Lloyd’s anxious on reinsurance cover for syndicates, tightens oversight
Lloyd’s is showing concern that syndicates might not make it through the reinsurance renewals with all the coverage they had hoped for and is now demanding a closer look at reinsurance planning.
Conditions in reinsurance have “materially shifted” and syndicate reinsurance now “requires close attention,” Lloyd’s chief of markets Patrick Tiernan said during Lloyd’s Q3 market message.
Lloyd’s has demanded all syndicates present their full array of assumptions on outwards reinsurance rates, limits, retentions and availability of cover to “help evaluate underwriting plans,” Tiernan said.
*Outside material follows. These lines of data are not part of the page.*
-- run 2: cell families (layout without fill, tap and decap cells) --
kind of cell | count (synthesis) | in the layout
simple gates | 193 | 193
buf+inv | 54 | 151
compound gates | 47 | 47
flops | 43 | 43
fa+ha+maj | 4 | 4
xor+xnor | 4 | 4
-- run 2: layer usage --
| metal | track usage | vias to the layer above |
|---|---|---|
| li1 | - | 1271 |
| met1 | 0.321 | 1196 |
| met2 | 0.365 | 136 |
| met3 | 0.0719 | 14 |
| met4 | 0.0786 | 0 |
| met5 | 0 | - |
**config.mk**
```make
export PLATFORM = sky130hd
export DESIGN_NAME = phy_pin_logic
export DESIGN_NICKNAME = d
export VERILOG_FILES = /design/src/design/phy_pin_pkg.sv /design/src/design/phy_pin_logic.sv
export SDC_FILE = /design/constraint.sdc
export NUM_CORES = 1
export LEC_CHECK = 0
export ABC_AREA = 1
export CORE_MARGIN = 1
export CORE_UTILIZATION = 35
export CTS_CLUSTER_SIZE = 8
export DETAILED_ROUTE_END_ITERATION = 12
export DONT_BUFFER_PORTS = 1
export HOLD_SLACK_MARGIN = 0.15
export SYNTH_ARGS = -nofsm -noshare
export SYNTH_HDL_FRONTEND = slang
export SYNTH_SLANG_ARGS = --single-unit
```
**constraint.sdc**
```tcl
create_clock -name clk_in -period 2.57 [get_ports clk_in]
set_input_delay 0.257 -clock clk_in [delete_from_list [all_inputs] [get_ports clk_in]]
set_output_delay 0.257 -clock clk_in [all_outputs]
set_load 0.02 [all_outputs]
```
--- config.mk ---
export PLATFORM = sky130hd
export DESIGN_NAME = dac_fullscale_gain_regs
export DESIGN_NICKNAME = d
export VERILOG_FILES = /design/src/rtl/dac_gain_pkg.sv /design/src/rtl/pin_sync.sv /design/src/rtl/dac_fullscale_gain_regs.sv
export SDC_FILE = /design/constraint.sdc
export NUM_CORES = 1
export LEC_CHECK = 0
export BUFFER_PORTS_ARGS = -buffer_cell sky130_fd_sc_hd__buf_2
export CORE_AREA = 2 2 81 142
export DETAILED_ROUTE_END_ITERATION = 8
export DIE_AREA = 0 0 83 144
export PLACE_DENSITY = 0.68
export SLEW_MARGIN = 20
export SYNTH_ARGS = -nofsm -noshare
export SYNTH_HDL_FRONTEND = slang
export SYNTH_SLANG_ARGS = --single-unit
--- constraint.sdc ---
create_clock -name sys_clk_in -period 9.65 [get_ports sys_clk_in]
set_clock_uncertainty 0.1 [all_clocks]
set_input_delay 1.93 -clock sys_clk_in [delete_from_list [all_inputs] [get_ports sys_clk_in]]
set_output_delay 1.93 -clock sys_clk_in [all_outputs]
set_load 0.01 [all_outputs]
“We don’t expect you to have a crystal ball at this stage, but we do need you to be cognizant of current conditions and ensure that your 2023 business plans have thoughtful assumptions and sensible contingency arrangements,” Tiernan said.
The goal: “to avoid the need to resubmit with all that involves in Q1”
Property and unspecified specialty classes will be under the microscope as Lloyd’s watches, with evident concern, “the availability, structuring and terms of upcoming reinsurance placements.”
Lloyd’s may “actively support” syndicates providing inwards reinsurance and believes its approach should be visible in flexibility in cat risk appetites and capital requirements to qualifying syndicates. Lloyd’s can get more growth in the LCM5 exposures, used to measure and manage overall cat exposure, “while still remaining within our overall appetite,” Tiernan said.
Not everyone is invited. “We cannot show the same flexibility on either capital or growth where plans are built on optimism rather than demonstrable experience.”